Sendero de sueños | Volverte a encontrar

Casi de puntillas llegan las mejores cosas, las mejores noticias… Hoy, por fin estás en casa. La espera ha terminado. Tus hijos nos hemos vuelto a mirar en tus ojos. Y no digo sentirte cerca, no lo hago porque un hijo jamás se olvida de su madre.

Llegaste para recordar que aquí todos estamos de paso, lo único y verdaderamente perdurable en el tiempo, eres Tú y tu Bendito Hijo. Nosotros solo somos meros personajes en una historia común. Tú eres lo que sostiene este barco. Y ya lo has visto, Madre, el ancla se ha tambaleado un poco. No obstante, estoy segura que, con tu presencia, volverá a agarrar en tierra firme y el barco volverá a navegar en mar tranquilo.

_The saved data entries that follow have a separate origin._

<file path="src/rtl/proc_dpath_muldiv_if.sv">
// Request/response bus between the pipeline (master) and the mul/div unit (slave).
// Both channels use valid/ready: a transfer happens on a rising clk edge where
// valid and ready are both high; the sender keeps its payload stable while
// valid is high and ready is low, and ready never depends on valid.
interface proc_dpath_muldiv_if #(parameter int p_nbits = 32);
  logic               req_val;
  logic               req_rdy;
  logic [2:0]         req_fn;
  logic [p_nbits-1:0] req_a;
  logic [p_nbits-1:0] req_b;
  logic               resp_val;
  logic               resp_rdy;
  logic [p_nbits-1:0] resp_msg;

  modport master (
    output req_val, req_fn, req_a, req_b, resp_rdy,
    input  req_rdy, resp_val, resp_msg
  );

  modport slave (
    input  req_val, req_fn, req_a, req_b, resp_rdy,
    output req_rdy, resp_val, resp_msg
  );
endinterface

</file>
<file path="src/rtl/proc_dpath_muldiv.sv">
// Iterative RISC-V M-extension multiply/divide unit for the X stage.
// One multiplier/quotient bit per CALC cycle over operand magnitudes; signs are
// re-applied on the final iteration. Divide-by-zero and signed overflow finish
// straight from IDLE. kill aborts whatever is in flight.
module proc_dpath_muldiv #(
  parameter int p_nbits = 32
) (
  input  logic                 clk,
  input  logic                 reset,
  input  logic                 kill,
  proc_dpath_muldiv_if.slave   bus,
  output logic [1:0]           dbg_state
);

  localparam int CW = $clog2(p_nbits) + 1;
  localparam logic [CW-1:0] LAST = CW'(p_nbits - 1);

  typedef enum logic [1:0] {
    IDLE = 2'd0,
    CALC = 2'd1,
    DONE = 2'd2
  } state_t;

  state_t                 state;
  logic [2:0]             fn;
  logic                   sign_a;
  logic                   sign_b;
  logic [p_nbits-1:0]     opb;   // multiplicand (mul) or divisor (div) magnitude
  logic [2*p_nbits-1:0]   acc;   // mul: {partial product, multiplier}; div: low half = dividend/quotient
  logic [p_nbits:0]       rem;
  logic [CW-1:0]          cnt;

  // Request decode
  logic               is_div, a_signed, b_signed, a_neg, b_neg;
  logic               b_zero, ovf, special, req_go;
  logic [p_nbits-1:0] mag_a, mag_b, special_res;

  assign is_div   = bus.req_fn[2];
  assign a_signed = (bus.req_fn == 3'b000) || (bus.req_fn == 3'b001) || (bus.req_fn == 3'b010)
                 || (bus.req_fn == 3'b100) || (bus.req_fn == 3'b110);
  assign b_signed = (bus.req_fn == 3'b000) || (bus.req_fn == 3'b001)
                 || (bus.req_fn == 3'b100) || (bus.req_fn == 3'b110);
  assign a_neg    = a_signed && bus.req_a[p_nbits-1];
  assign b_neg    = b_signed && bus.req_b[p_nbits-1];
  assign mag_a    = a_neg ? (~bus.req_a + 1'b1) : bus.req_a;
  assign mag_b    = b_neg ? (~bus.req_b + 1'b1) : bus.req_b;
  assign b_zero   = (bus.req_b == '0);
  assign ovf      = ((bus.req_fn == 3'b100) || (bus.req_fn == 3'b110))
                 && (bus.req_a == {1'b1, {(p_nbits-1){1'b0}}}) && (&bus.req_b);
  assign special  = is_div && (b_zero || ovf);
  // fn[1] separates REM/REMU from DIV/DIVU
  assign special_res = b_zero ? (bus.req_fn[1] ? bus.req_a : '1)
                              : (bus.req_fn[1] ? '0 : bus.req_a);

  assign bus.req_rdy  = (state == IDLE) && !kill && !reset;
  assign bus.resp_val = (state == DONE) && !kill;
  assign req_go       = bus.req_val && bus.req_rdy;
  assign dbg_state    = state;

  // One shift-add / restoring-divide step
  logic [p_nbits:0]     mul_sum;
  logic [2*p_nbits-1:0] mul_nxt;
  logic [p_nbits:0]     div_shift, div_diff, rem_nxt;
  logic                 div_ge;
  logic [p_nbits-1:0]   quo_nxt;

  assign mul_sum   = {1'b0, acc[2*p_nbits-1:p_nbits]} + {1'b0, (acc[0] ? opb : {p_nbits{1'b0}})};
  assign mul_nxt   = {mul_sum, acc[p_nbits-1:1]};
  assign div_shift = {rem[p_nbits-1:0], acc[p_nbits-1]};
  assign div_diff  = div_shift - {1'b0, opb};
  assign div_ge    = (div_shift >= {1'b0, opb});
  assign rem_nxt   = div_ge ? div_diff : div_shift;
  assign quo_nxt   = {acc[p_nbits-2:0], div_ge};

  // Signed fix-up and result select for the final iteration
  logic [2*p_nbits-1:0] prod_fin;
  logic [p_nbits-1:0]   quo_fin, rem_fin, result;

  assign prod_fin = (sign_a ^ sign_b) ? (~mul_nxt + 1'b1) : mul_nxt;
  assign quo_fin  = (sign_a ^ sign_b) ? (~quo_nxt + 1'b1) : quo_nxt;
  assign rem_fin  = sign_a ? (~rem_nxt[p_nbits-1:0] + 1'b1) : rem_nxt[p_nbits-1:0];

  // Pick the half / quotient / remainder the latched op asks for
  always_comb begin
    result = prod_fin[p_nbits-1:0];
    case (fn)
      3'b000:                 result = prod_fin[p_nbits-1:0];
      3'b001, 3'b010, 3'b011: result = prod_fin[2*p_nbits-1:p_nbits];
      3'b100, 3'b101:         result = quo_fin;
      default:                result = rem_fin;
    endcase
  end

  // Control FSM plus iterative datapath registers
  always_ff @(posedge clk or posedge reset) begin
    if (reset) begin
      state        <= IDLE;
      fn           <= '0;
      sign_a       <= 1'b0;
      sign_b       <= 1'b0;
      opb          <= '0;
      acc          <= '0;
      rem          <= '0;
      cnt          <= '0;
      bus.resp_msg <= '0;
    end else if (kill) begin
      state <= IDLE;
    end else begin
      case (state)
        IDLE: begin
          if (req_go) begin
            fn     <= bus.req_fn;
            sign_a <= a_neg;
            sign_b <= b_neg;
            cnt    <= '0;
            rem    <= '0;
            opb    <= is_div ? mag_b : mag_a;
            acc    <= {{p_nbits{1'b0}}, (is_div ? mag_a : mag_b)};
            if (special) begin
              bus.resp_msg <= special_res;
              state        <= DONE;
            end else begin
              state <= CALC;
            end
          end
        end
        CALC: begin
          if (fn[2]) begin
            acc[p_nbits-1:0] <= quo_nxt;
            rem              <= rem_nxt;
          end else begin
            acc <= mul_nxt;
          end
          if (cnt == LAST) begin
            bus.resp_msg <= result;
            state        <= DONE;
          end else begin
            cnt <= cnt + 1'b1;
          end
        end
        DONE: begin
          if (bus.resp_val && bus.resp_rdy) state <= IDLE;
        end
        default: state <= IDLE;
      endcase
    end
  end

endmodule

</file>
<file path="src/flat_wrapper.sv">
// flat-port wrapper written by rule: the top's interface ports become plain ports
module proc_dpath_muldiv_flat 
#(
  parameter int p_nbits = 32
)
  (clk, reset, kill, dbg_state, bus_req_val, bus_req_fn, bus_req_a, bus_req_b, bus_resp_rdy, bus_req_rdy, bus_resp_val, bus_resp_msg);
  proc_dpath_muldiv_if #(.p_nbits(p_nbits)) bus_i ();
  input  logic clk;
  input  logic reset;
  input  logic kill;
  output logic [1:0] dbg_state;
  input wire logic [$bits(bus_i.req_val)-1:0] bus_req_val;
  input wire logic [$bits(bus_i.req_fn)-1:0] bus_req_fn;
  input wire logic [$bits(bus_i.req_a)-1:0] bus_req_a;
  input wire logic [$bits(bus_i.req_b)-1:0] bus_req_b;
  input wire logic [$bits(bus_i.resp_rdy)-1:0] bus_resp_rdy;
  output wire logic [$bits(bus_i.req_rdy)-1:0] bus_req_rdy;
  output wire logic [$bits(bus_i.resp_val)-1:0] bus_resp_val;
  output wire logic [$bits(bus_i.resp_msg)-1:0] bus_resp_msg;
  assign bus_i.req_val = bus_req_val;
  assign bus_i.req_fn = bus_req_fn;
  assign bus_i.req_a = bus_req_a;
  assign bus_i.req_b = bus_req_b;
  assign bus_i.resp_rdy = bus_resp_rdy;
  assign bus_req_rdy = bus_i.req_rdy;
  assign bus_resp_val = bus_i.resp_val;
  assign bus_resp_msg = bus_i.resp_msg;
  proc_dpath_muldiv #(.p_nbits(p_nbits)) u_core (.clk(clk), .reset(reset), .kill(kill), .bus(bus_i), .dbg_state(dbg_state));
endmodule
</file>
<file path="config.mk">
export PLATFORM = sky130hd
export DESIGN_NAME = proc_dpath_muldiv_flat
export DESIGN_NICKNAME = d
export VERILOG_FILES = /design/src/rtl/proc_dpath_muldiv_if.sv /design/src/rtl/proc_dpath_muldiv.sv /design/src/flat_wrapper.sv
export SDC_FILE = /design/constraint.sdc
export NUM_CORES = 1
export LEC_CHECK = 0
export CORE_UTILIZATION = 29
export DETAILED_ROUTE_END_ITERATION = 16
export HOLD_SLACK_MARGIN = 0.03
export PLACE_DENSITY = 0.52
export SYNTH_ARGS = -nofsm -noshare
export SYNTH_HDL_FRONTEND = slang
export SYNTH_SLANG_ARGS = --single-unit
</file>
<file path="constraint.sdc">
create_clock -name clk -period 7.3 [get_ports clk]
set_input_delay 1.46 -clock clk [delete_from_list [all_inputs] [get_ports clk]]
set_output_delay 1.46 -clock clk [all_outputs]
set_load 0.005 [all_outputs]
</file>
Yosys cells after proc, flatten, opt, wreduce, memory -nomap -nowiden
Cells that the tools add are included.

Register bits after elaboration: 173. Input port bits: 72. Logic and storage cells: 116.

$add $sub $neg: 8. Magnitude comparators: 1. Equal/unequal tests: 22. Muxes and demuxes: 33. Bitwise logic cells: 7. Reduce and logical (&&, ||, !) cells: 35.

Operators by type and width (number): $mux W32 (18); $add A32 B1 Y32 const B (4); $mux W64 (2); $not A32 Y32 (4); $pmux W32 S2 (2); $pmux W64 S2 (1); $pmux W32 S3 (1); $add A64 B1 Y64 const B (1); $not A64 Y64 (1); $add A32 B32 Y33 (1); $ge A33 B32 Y1 (1); $eq A32 B32 Y1 const B (1); $logic_not A32 Y1 (1); $reduce_and A32 Y1 (1); $sub A32 B32 Y32 (1); $eq A3 B3 Y1 const B (4); $mux W6 (2); $pmux W6 S2 (1); $reduce_and A4 Y1 (3); $logic_and A1 B1 Y1 (10); $mux W2 (5); $eq A3 B2 Y1 const B (3); $reduce_and A3 Y1 (3); $logic_or A1 B1 Y1 (8); 19 further kinds (27).

Logic depth before layout (Yosys ltp)
Depth after elaboration: 10. Mapped depth: 23. Gate-level depth less buffers: 18.

Worst setup path after synthesis
Ideal clock, no wire load.

Path type: flip-flop to flip-flop. Start point: register u_core.acc[31]. End point: register u_core.bus.resp_msg[28]. Setup time: 0.136 ns. Arrival: 5.016 ns. Data required time: 7.164 ns. Slack: 2.148 ns. Cell stages (with the launch flop): 24. Path buffers: 5. Clock period less this slack: 5.152 ns. Cell sequence: dfrtp_1 -> clkbuf_1 -> inv_1 -> ha_1 -> nand2b_1 -> a211oi_2 -> o21ai_1 -> a2111oi_2 -> or3_1 -> buf_4 -> buf_4 -> buf_2 -> buf_2 -> nand2_1 -> o21ai_0 -> ha_1 -> nand3_1 -> or4_1 -> mux2i_1 -> o2111ai_1 -> or4_1 -> o21ai_1 -> xor2_1 -> o211ai_1.

Longest elaborated chain between the ends: 8. Elaborated cells between the ends (all ways): 15. Those cells by class: 4 x add/sub; 1 x order compare; 7 x mux; 3 x bitwise.

RTL lines: start, declared (line proc_dpath_muldiv.sv:29) `logic [2*p_nbits-1:0] acc;`; start signal, assigned (line proc_dpath_muldiv.sv:118) `acc <= {{p_nbits{1'b0}}, (is_div ? mag_a : mag_b)};`; start signal, assigned by index (line proc_dpath_muldiv.sv:129) `acc[p_nbits-1:0] <= quo_nxt;`; start signal, assigned (line proc_dpath_muldiv.sv:132) `acc <= mul_nxt;`; $sub A32 B32 Y32 or $ge A33 B32 Y1 (tied branches) (line proc_dpath_muldiv.sv:70, proc_dpath_muldiv.sv:71); $mux W32 (line proc_dpath_muldiv.sv:72) `assign rem_nxt = div_ge ? div_diff : div_shift;`; $not A32 Y32 (line proc_dpath_muldiv.sv:81) `assign rem_fin = sign_a ? (~rem_nxt[p_nbits-1:0] + 1'b1) : rem_nxt[p_nbits-1:0];`; $add A32 B1 Y32 (line proc_dpath_muldiv.sv:81); $mux W32 (line proc_dpath_muldiv.sv:81); $pmux W32 S3 (*) (line proc_dpath_muldiv.sv:86) `case (fn)`; $mux W32 (*) (line proc_dpath_muldiv.sv:134) `if (cnt == LAST) begin`; $pmux W32 S2 (*) (line proc_dpath_muldiv.sv:109) `case (state)`; end signal, assigned (line proc_dpath_muldiv.sv:120) `bus.resp_msg <= special_res;`; end signal, assigned (line proc_dpath_muldiv.sv:135) `bus.resp_msg <= result;`; end, declared (line proc_dpath_muldiv_if.sv:22) `output req_rdy, resp_val, resp_msg`.

Every way passes the cells marked *; elsewhere a longest branch is shown, timed or not. The select of a mux whose other input is x is not followed. A chain may end at the register's enable or synchronous reset.

Worst setup path in the final report
Start point: register u_core.rem[7]. End point: register u_core.bus.resp_msg[28].

Longest elaborated chain between the ends: 8. Elaborated cells between the ends (all ways): 12. Those cells by class: 3 x add/sub; 1 x order compare; 6 x mux; 2 x bitwise.

RTL lines: start, declared (line proc_dpath_muldiv.sv:30) `logic [p_nbits:0] rem;`; start signal, assigned (line proc_dpath_muldiv.sv:130) `rem <= rem_nxt;`; $sub A32 B32 Y32 or $ge A33 B32 Y1 (tied branches) (line proc_dpath_muldiv.sv:70, proc_dpath_muldiv.sv:71); $mux W32 (line proc_dpath_muldiv.sv:72); $not A32 Y32 (line proc_dpath_muldiv.sv:81); $add A32 B1 Y32 (line proc_dpath_muldiv.sv:81); $mux W32 (line proc_dpath_muldiv.sv:81); $pmux W32 S3 (*) (line proc_dpath_muldiv.sv:86); $mux W32 (*) (line proc_dpath_muldiv.sv:134); $pmux W32 S2 (*) (line proc_dpath_muldiv.sv:109).

Marks and branches as above.

==> reports/metrics.cfg <==
[setup_path]
crit-reg2reg-launch=u_core.rem[7]
cp-end-kind=flop
crit_path_start=u_core.rem[7]
r2r-end=u_core.bus.resp_msg[28]
critPathKind=flop to flop
worstRegToRegCells=16
worstPathRequired_ns=7.67
arrival_ns=6.15
start_kind=flop
r2r_slack_ns=1.52
crit_fanout=6

[power]
swShare=0.496
clock_power_share=0.185
power_density_nw_per_um2=262
combinationalPowerShare=0.551
power_frac_seq=0.264
p_leak_uw=0.00821
power.internal_uw=2730
switchingPower_uw=2680
ir_worst_vdd_mv=0.165

[timing]
finalCriticalPeriod_ns=5.78
period_share=0.791
layout_setup_ws_ns=1.52
holdWs_ns=0.479
fin_skew_ns=0.0140
fin_setup_tns_ns=0
tightest_slew_ns=1.41
hold_viol=0
relSlewSlack=0.0555
rsz0062_at_grt=no
finalMaxSlewViolations=0
max_freq_ghz=0.173
setup_viol=0

[finish]
n_fill_cell=6680
num_antenna_cells=0
fin_util=0.333
finalNetCount=2623
drive_gt1_frac=0.0558
area_growth_pct=12.3

[drt]
post_drt_wl_per_cell_um=25.3
viasPerCell=5.88
drt_iter0_drc=2157
vias=19600
first_pass_iters=6
postRouteWirelength_um=84400
ant_nets=0
drc=0

[grt]
grt.total_usage=0.260
top_usage_layer=met2
grtUsageMet3=0.0427
grt_pass1_vias=18200
grt-ovfl-total=0
antenna_found_initial=5
grt_max_degree=97
grt_use_met2=0.389
grt_pass1_wl_um=123000
gr-usage-met1=0.356

[logic_synthesis]
synth_area_leaders=dfrtp_1, o21ai_0, nor2_1, nand2_1, a21oi_1
synth_top_flop_cell=dfrtp_1
yosys.area_share.adder=0.0635
synth.net_count=2649
synth-compound-area-share=0.270
muxShareOfSynthArea=0.0438
synth.top_cell.area_share=0.235
synth-edff-count=0
synth_cells=2504
synth_cell_types=100
async_flop_share=1.00
synth_area_sq_um=18400
synth_top_cells_by_count=nor2_1, nand2_1, o21ai_0
ys_ff_latch=173
synth_top_family_by_area=compound AO/OA/AOI/OAI gates
synth-simple-area-share=0.232
syn_area_per_cell_sq_um=7.35
synth_warnings=0
yosys.area.top_type=dfrtp_1
yosysMostFrequentCell=nor2_1
yosysSeqAreaShare=0.235
synthXorXnorAreaFrac=0.0990

[clock_network]
clock-sinks=173
cts_root_buf=clkbuf_16
cts_made_buffers=17
clk_path_buf_depth=2
ctsHtreeMaxLevel=4
tritoncts=done
ctsResizeCount=0
cts_hold_buf=0
path_clk_slew_ns=0.07
clk_latency_ns=0.51
cts_setup_buffers=0

[hold_path]
min_to=u_core.opb[11]
hold_path_depth=2
worstHoldStart=u_core.opb[11]
min_path_type=flop to flop

[floorplanning]
core-area_sq_um=62200
ioPinCount=108
die_h_um=254
rows=91
initial_utilization=0.296
die_area_sq_um=64500
die_w_um=254

[placement]
dp_slack_ns=1.54
dp_hpwl_um=66000
place.gp.congestion=0.985
port_buffers=107

[run]
cap_violations=0

[outcome]
outcome=finished clean

==> power by group through the flow <==
stage	Sequential (uW)	Combinational [uW]	Clock [uW]
after floorplan	1230	2110	0
after global placement	1430	2910	0
after detailed placement	1430	2930	0
after CTS	1410	2940	1020
after global routing	1440	3210	1050
final	1430	2980	1000
==> cell type report <==
type	instances	area [sq um]	area share
repair buffers	138	1300	0.0628
flip-flops and latches	173	4330	0.209
multi-input cells	2073	13100	0.634
clock buffers	18	439	0.0212
inverters	75	287	0.0139
clock inverters	14	161	0.00781
well taps	837	1050	0.0507
==> logic make-up after synthesis <==
group	Yosys count
xor+xnor	208
flops	173
compound gates	781
simple gates	908
buf+inv	258
mux	79
fa+ha+maj	97
==> layout by cell type, fill, tap and decap left out, types with 31 or more instances in the layout <==
master	netlist	layout
nand4_1	32	32
o21ai_0	241	240
nand2_1	285	285
mux2i_1	66	66
ha_1	71	71
o31ai_1	35	35
nor2_1	300	299
xnor2_1	109	108
a31oi_1	37	37
xor2_1	99	98
dfrtp_1	173	172
inv_1	73	72
a21oi_1	204	204
nand3_1	41	41
buf_4	5	31
clkdlybuf4s50_1	0	106
nor3_1	68	67
==> worst max-delay path, stage by stage (launching register included) <==
cell and delay (ns):
dfrtp_1 0.45, ha_1 0.40, a21oi_1 0.30, o21ai_0 0.23, nor2_1 0.35, a2111oi_2 0.17
or3_2 0.58, o21ai_0 0.40, ha_1 0.29, nand3_1 0.08, or4_1 0.43, mux2i_1 0.47
o2111ai_1 0.44, or4_1 0.59, o21ai_1 0.15, xor2_1 0.18, o211ai_1 0.11
==> registers in the layout, indices dropped and copies added, names as in the netlist <==
| name | flops |
|---|---|
| u_core.fn | 3 |
| u_core.bus.resp_msg | 32 |
| u_core.opb | 32 |
| u_core.sign_b | 1 |
| u_core.sign_a | 1 |
| u_core.cnt | 6 |
| u_core.acc | 64 |
| u_core.rem | 32 |
| u_core.dbg_state | 2 |
==> worst max-delay path by stage <==
stage	endpoint	slack (ns)
finish	u_core.bus.resp_msg[28]	1.52
global route	u_core.bus.resp_msg[28]	1.27
CTS	u_core.bus.resp_msg[28]	1.67
detailed placement	u_core.bus.resp_msg[30]	1.54
global placement	u_core.bus.resp_msg[30]	1.56
floorplan	u_core.acc[0]	1.15
==> per-layer routing <==
| metal | vias to the layer above | wire length (um) |
|---|---|---|
| li1 | 8997 | - |
| met1 | 9489 | 37100 |
| met2 | 930 | 35800 |
| met3 | 138 | 6850 |
| met4 | 4 | 4590 |
| met5 | - | 27 |
==> per-stage QoR <==
stage	total power [uW]	cell area (sq um)	cells
finish	5410	20700	3328
global route	5700	20700	3328
CTS	5370	20700	3328
detailed placement	4360	20100	3296
global placement	4340	20100	3296
floorplan	3340	18400	2504
Power figures use the tool's default switching activity.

Antes de que el sol hiciera acto de presencia ya se adivinaba lo que ocurriría en escasos instantes. La puerta se abrió. Aún había estrellas iluminando el cielo de Sevilla, pero el Sol se hizo inmenso en La Resolana. Su dueña, La Esperanza, estaba de nuevo en casa para que pudiésemos volver a encontrarnos con sus ojos.